PROBLEM REQUIREMENTS —
Among the entries below, please repeat exactly and only the lines from the line containing "yosysSeqAreaShare_pct = 42.05" to the line containing "p_leak_uw = 0.001423", both lines included.

Dataset entries:
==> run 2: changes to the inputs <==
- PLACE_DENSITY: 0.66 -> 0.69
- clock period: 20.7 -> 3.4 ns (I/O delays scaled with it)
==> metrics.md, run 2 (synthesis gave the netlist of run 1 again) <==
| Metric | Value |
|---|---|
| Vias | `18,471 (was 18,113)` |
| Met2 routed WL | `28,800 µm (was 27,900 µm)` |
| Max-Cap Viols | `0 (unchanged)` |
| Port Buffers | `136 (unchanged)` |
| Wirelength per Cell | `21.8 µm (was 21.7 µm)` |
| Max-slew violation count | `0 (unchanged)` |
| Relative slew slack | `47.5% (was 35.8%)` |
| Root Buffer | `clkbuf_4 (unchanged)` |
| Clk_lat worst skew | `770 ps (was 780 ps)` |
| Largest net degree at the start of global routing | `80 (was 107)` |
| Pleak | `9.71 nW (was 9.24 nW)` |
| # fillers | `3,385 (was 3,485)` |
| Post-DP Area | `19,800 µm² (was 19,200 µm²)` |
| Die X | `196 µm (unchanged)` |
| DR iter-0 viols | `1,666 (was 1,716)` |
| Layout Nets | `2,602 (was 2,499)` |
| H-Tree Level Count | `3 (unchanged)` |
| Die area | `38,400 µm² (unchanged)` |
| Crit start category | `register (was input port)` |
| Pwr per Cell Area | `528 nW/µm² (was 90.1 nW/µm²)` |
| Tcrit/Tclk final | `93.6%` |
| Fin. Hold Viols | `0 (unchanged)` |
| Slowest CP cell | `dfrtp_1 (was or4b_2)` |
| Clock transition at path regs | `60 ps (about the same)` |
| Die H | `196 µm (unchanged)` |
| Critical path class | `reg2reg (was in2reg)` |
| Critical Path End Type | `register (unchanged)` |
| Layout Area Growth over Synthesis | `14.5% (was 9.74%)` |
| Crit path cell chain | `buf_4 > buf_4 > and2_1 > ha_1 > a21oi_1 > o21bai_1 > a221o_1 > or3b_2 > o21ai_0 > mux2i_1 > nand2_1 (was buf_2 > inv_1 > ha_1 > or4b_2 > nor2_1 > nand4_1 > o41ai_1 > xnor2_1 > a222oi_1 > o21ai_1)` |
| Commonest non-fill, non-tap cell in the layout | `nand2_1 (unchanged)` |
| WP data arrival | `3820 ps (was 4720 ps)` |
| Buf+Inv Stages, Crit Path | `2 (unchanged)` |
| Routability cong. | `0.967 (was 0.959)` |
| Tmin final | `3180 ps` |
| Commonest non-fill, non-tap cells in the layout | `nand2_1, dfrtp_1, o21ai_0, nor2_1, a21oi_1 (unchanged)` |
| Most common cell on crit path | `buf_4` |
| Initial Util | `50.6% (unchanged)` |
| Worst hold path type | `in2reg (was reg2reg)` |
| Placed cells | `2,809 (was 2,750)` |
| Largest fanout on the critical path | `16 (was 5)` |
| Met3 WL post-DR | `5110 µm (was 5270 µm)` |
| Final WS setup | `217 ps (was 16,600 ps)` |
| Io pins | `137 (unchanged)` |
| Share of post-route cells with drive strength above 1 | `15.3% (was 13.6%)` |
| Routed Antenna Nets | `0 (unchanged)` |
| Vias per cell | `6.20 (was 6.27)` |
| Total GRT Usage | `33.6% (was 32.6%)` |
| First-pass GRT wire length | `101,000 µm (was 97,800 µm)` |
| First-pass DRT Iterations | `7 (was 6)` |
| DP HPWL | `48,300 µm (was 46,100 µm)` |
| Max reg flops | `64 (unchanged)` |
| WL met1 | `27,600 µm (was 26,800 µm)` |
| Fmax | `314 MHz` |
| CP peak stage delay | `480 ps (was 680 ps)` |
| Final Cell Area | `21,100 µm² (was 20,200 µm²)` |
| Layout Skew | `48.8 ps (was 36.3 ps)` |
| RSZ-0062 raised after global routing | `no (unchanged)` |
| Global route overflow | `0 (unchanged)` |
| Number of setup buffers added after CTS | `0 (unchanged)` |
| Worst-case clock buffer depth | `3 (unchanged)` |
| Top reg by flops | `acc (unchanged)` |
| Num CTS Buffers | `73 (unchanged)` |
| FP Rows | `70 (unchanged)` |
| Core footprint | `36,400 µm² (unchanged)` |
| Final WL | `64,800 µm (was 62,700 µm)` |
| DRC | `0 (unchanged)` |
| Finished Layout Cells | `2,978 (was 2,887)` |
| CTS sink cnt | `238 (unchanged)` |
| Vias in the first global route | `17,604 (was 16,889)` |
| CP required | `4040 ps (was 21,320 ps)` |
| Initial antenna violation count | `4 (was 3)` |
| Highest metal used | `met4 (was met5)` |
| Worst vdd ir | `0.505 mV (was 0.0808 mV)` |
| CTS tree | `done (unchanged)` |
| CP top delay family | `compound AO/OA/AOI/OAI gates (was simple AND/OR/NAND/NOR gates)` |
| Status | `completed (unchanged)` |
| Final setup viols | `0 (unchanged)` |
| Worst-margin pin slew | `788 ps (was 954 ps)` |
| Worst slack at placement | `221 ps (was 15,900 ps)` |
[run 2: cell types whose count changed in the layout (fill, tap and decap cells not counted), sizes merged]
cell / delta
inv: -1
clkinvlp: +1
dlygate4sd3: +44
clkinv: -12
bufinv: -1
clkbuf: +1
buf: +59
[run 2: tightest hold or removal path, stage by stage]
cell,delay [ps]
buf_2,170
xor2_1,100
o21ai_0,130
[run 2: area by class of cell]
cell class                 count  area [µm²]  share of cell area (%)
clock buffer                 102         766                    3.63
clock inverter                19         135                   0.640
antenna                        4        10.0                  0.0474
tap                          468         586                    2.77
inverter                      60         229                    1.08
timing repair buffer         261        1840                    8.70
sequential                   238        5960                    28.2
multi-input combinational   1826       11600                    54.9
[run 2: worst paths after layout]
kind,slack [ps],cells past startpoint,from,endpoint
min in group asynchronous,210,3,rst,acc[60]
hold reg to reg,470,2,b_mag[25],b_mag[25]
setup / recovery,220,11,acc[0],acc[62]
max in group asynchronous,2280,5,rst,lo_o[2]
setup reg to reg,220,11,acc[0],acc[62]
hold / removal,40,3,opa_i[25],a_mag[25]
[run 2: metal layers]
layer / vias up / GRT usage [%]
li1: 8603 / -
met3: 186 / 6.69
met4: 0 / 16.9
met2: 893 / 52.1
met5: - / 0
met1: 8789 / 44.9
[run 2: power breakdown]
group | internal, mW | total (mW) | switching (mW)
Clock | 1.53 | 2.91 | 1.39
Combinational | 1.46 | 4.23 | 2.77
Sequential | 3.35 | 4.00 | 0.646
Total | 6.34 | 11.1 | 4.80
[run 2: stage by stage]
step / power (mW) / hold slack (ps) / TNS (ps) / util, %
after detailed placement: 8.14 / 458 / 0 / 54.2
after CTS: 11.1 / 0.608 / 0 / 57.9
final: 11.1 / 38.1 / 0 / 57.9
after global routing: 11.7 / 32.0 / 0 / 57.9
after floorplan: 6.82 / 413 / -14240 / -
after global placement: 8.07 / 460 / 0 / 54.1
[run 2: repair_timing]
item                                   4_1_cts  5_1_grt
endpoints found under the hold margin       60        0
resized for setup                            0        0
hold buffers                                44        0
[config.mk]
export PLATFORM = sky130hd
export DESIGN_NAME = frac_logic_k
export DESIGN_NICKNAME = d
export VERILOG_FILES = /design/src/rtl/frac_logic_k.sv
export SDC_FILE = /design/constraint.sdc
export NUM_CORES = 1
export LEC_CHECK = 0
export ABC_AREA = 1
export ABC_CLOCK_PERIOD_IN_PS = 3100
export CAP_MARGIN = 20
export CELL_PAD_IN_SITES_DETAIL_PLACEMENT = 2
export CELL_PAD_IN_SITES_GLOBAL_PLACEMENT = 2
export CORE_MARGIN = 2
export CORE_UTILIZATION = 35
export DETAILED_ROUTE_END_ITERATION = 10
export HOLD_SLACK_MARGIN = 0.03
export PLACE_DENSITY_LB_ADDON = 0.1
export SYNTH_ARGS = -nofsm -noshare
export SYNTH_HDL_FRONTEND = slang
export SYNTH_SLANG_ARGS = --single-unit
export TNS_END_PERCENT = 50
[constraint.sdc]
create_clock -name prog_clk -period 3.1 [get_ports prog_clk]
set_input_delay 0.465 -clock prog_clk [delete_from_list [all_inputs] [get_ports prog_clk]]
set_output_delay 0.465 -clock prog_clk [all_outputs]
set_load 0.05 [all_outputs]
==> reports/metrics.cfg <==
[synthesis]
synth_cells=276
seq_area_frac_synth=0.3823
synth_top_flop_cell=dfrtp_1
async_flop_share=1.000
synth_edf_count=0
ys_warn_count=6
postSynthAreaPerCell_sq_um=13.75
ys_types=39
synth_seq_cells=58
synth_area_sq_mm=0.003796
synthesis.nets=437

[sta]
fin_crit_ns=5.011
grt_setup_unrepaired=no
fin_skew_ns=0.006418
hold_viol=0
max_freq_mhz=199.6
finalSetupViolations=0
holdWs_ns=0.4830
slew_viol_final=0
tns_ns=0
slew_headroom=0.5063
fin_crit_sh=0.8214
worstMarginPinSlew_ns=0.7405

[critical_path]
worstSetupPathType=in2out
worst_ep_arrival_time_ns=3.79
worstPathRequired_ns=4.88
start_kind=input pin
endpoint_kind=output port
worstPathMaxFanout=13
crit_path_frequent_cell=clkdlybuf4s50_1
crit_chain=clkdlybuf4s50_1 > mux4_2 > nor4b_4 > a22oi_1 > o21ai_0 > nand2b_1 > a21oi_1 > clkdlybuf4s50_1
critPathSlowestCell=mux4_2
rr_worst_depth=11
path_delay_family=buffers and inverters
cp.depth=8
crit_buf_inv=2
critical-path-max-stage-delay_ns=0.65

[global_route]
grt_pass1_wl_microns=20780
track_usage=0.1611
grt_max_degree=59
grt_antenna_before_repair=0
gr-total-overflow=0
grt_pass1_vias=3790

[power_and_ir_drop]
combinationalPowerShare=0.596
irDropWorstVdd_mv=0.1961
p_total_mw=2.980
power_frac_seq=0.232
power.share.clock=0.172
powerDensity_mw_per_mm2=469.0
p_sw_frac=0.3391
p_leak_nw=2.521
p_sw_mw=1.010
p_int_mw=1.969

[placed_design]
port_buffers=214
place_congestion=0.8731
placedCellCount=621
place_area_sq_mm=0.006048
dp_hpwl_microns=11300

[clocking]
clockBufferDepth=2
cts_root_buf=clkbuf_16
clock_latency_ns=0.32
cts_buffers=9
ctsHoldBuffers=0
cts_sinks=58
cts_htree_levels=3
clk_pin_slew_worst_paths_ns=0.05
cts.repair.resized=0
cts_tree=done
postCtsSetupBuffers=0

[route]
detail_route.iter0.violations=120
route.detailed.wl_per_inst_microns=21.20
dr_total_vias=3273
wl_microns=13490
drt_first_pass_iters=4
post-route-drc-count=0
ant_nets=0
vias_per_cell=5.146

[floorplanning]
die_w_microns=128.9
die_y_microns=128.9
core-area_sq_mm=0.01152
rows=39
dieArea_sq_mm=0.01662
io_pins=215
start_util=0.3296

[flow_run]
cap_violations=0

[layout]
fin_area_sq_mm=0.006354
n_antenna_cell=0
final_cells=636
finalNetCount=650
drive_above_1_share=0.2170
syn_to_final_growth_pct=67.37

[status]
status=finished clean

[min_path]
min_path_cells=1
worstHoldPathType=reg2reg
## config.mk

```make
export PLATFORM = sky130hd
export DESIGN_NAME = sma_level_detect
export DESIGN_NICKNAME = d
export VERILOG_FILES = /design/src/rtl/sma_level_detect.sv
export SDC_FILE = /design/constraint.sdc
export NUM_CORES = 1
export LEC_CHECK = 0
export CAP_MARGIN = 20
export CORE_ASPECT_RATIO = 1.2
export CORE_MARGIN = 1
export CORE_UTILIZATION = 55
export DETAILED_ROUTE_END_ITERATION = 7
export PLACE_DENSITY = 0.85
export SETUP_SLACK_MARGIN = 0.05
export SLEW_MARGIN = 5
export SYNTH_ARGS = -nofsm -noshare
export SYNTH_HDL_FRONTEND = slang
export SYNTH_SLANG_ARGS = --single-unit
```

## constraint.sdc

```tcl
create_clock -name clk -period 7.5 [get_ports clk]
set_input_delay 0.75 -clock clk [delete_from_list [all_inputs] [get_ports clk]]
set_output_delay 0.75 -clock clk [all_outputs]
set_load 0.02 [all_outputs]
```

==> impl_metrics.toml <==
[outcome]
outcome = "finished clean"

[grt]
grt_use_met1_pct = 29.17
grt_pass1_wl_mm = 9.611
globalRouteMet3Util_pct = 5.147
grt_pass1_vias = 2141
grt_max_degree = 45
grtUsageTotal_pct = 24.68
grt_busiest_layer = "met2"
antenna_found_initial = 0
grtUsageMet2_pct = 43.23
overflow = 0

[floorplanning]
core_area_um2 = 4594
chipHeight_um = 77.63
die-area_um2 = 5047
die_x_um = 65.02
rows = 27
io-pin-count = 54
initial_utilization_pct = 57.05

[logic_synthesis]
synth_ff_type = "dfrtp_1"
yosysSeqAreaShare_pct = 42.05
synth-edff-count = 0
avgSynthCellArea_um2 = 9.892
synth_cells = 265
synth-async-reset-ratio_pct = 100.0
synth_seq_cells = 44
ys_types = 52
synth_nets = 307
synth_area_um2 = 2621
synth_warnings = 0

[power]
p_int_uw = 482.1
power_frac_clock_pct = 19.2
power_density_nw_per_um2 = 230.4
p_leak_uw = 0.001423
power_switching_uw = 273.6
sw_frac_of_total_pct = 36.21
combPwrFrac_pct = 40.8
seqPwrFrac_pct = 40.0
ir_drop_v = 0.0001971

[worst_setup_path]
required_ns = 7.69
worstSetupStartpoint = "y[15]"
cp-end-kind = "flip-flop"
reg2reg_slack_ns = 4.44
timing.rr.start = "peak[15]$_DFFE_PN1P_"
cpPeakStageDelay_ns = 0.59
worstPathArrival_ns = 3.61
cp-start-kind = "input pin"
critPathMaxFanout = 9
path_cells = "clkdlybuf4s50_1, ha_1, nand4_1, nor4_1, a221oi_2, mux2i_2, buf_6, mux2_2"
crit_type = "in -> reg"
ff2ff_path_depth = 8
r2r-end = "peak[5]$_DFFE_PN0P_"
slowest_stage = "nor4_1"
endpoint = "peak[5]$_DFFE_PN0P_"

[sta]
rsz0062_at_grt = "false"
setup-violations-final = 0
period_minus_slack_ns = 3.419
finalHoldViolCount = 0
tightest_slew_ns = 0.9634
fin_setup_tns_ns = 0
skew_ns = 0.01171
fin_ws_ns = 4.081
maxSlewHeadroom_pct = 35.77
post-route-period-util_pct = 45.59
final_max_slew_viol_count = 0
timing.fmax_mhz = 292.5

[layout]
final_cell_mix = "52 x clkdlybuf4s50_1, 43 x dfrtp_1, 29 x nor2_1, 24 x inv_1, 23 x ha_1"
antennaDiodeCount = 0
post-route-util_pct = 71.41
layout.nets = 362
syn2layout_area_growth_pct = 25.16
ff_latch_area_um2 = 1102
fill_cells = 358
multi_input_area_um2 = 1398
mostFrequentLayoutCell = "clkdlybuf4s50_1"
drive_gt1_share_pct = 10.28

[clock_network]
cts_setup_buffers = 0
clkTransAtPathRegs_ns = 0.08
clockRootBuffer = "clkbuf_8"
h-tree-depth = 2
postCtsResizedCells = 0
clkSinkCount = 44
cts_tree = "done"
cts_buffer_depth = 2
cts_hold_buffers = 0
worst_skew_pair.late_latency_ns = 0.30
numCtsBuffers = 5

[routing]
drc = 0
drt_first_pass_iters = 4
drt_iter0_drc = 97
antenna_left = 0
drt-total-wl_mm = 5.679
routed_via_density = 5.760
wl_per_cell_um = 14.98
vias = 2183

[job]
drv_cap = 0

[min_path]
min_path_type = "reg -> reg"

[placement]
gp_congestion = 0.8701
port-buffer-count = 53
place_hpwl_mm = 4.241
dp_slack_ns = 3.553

RESULT FOR THIS TASK —
yosysSeqAreaShare_pct = 42.05
synth-edff-count = 0
avgSynthCellArea_um2 = 9.892
synth_cells = 265
synth-async-reset-ratio_pct = 100.0
synth_seq_cells = 44
ys_types = 52
synth_nets = 307
synth_area_um2 = 2621
synth_warnings = 0

[power]
p_int_uw = 482.1
power_frac_clock_pct = 19.2
power_density_nw_per_um2 = 230.4
p_leak_uw = 0.001423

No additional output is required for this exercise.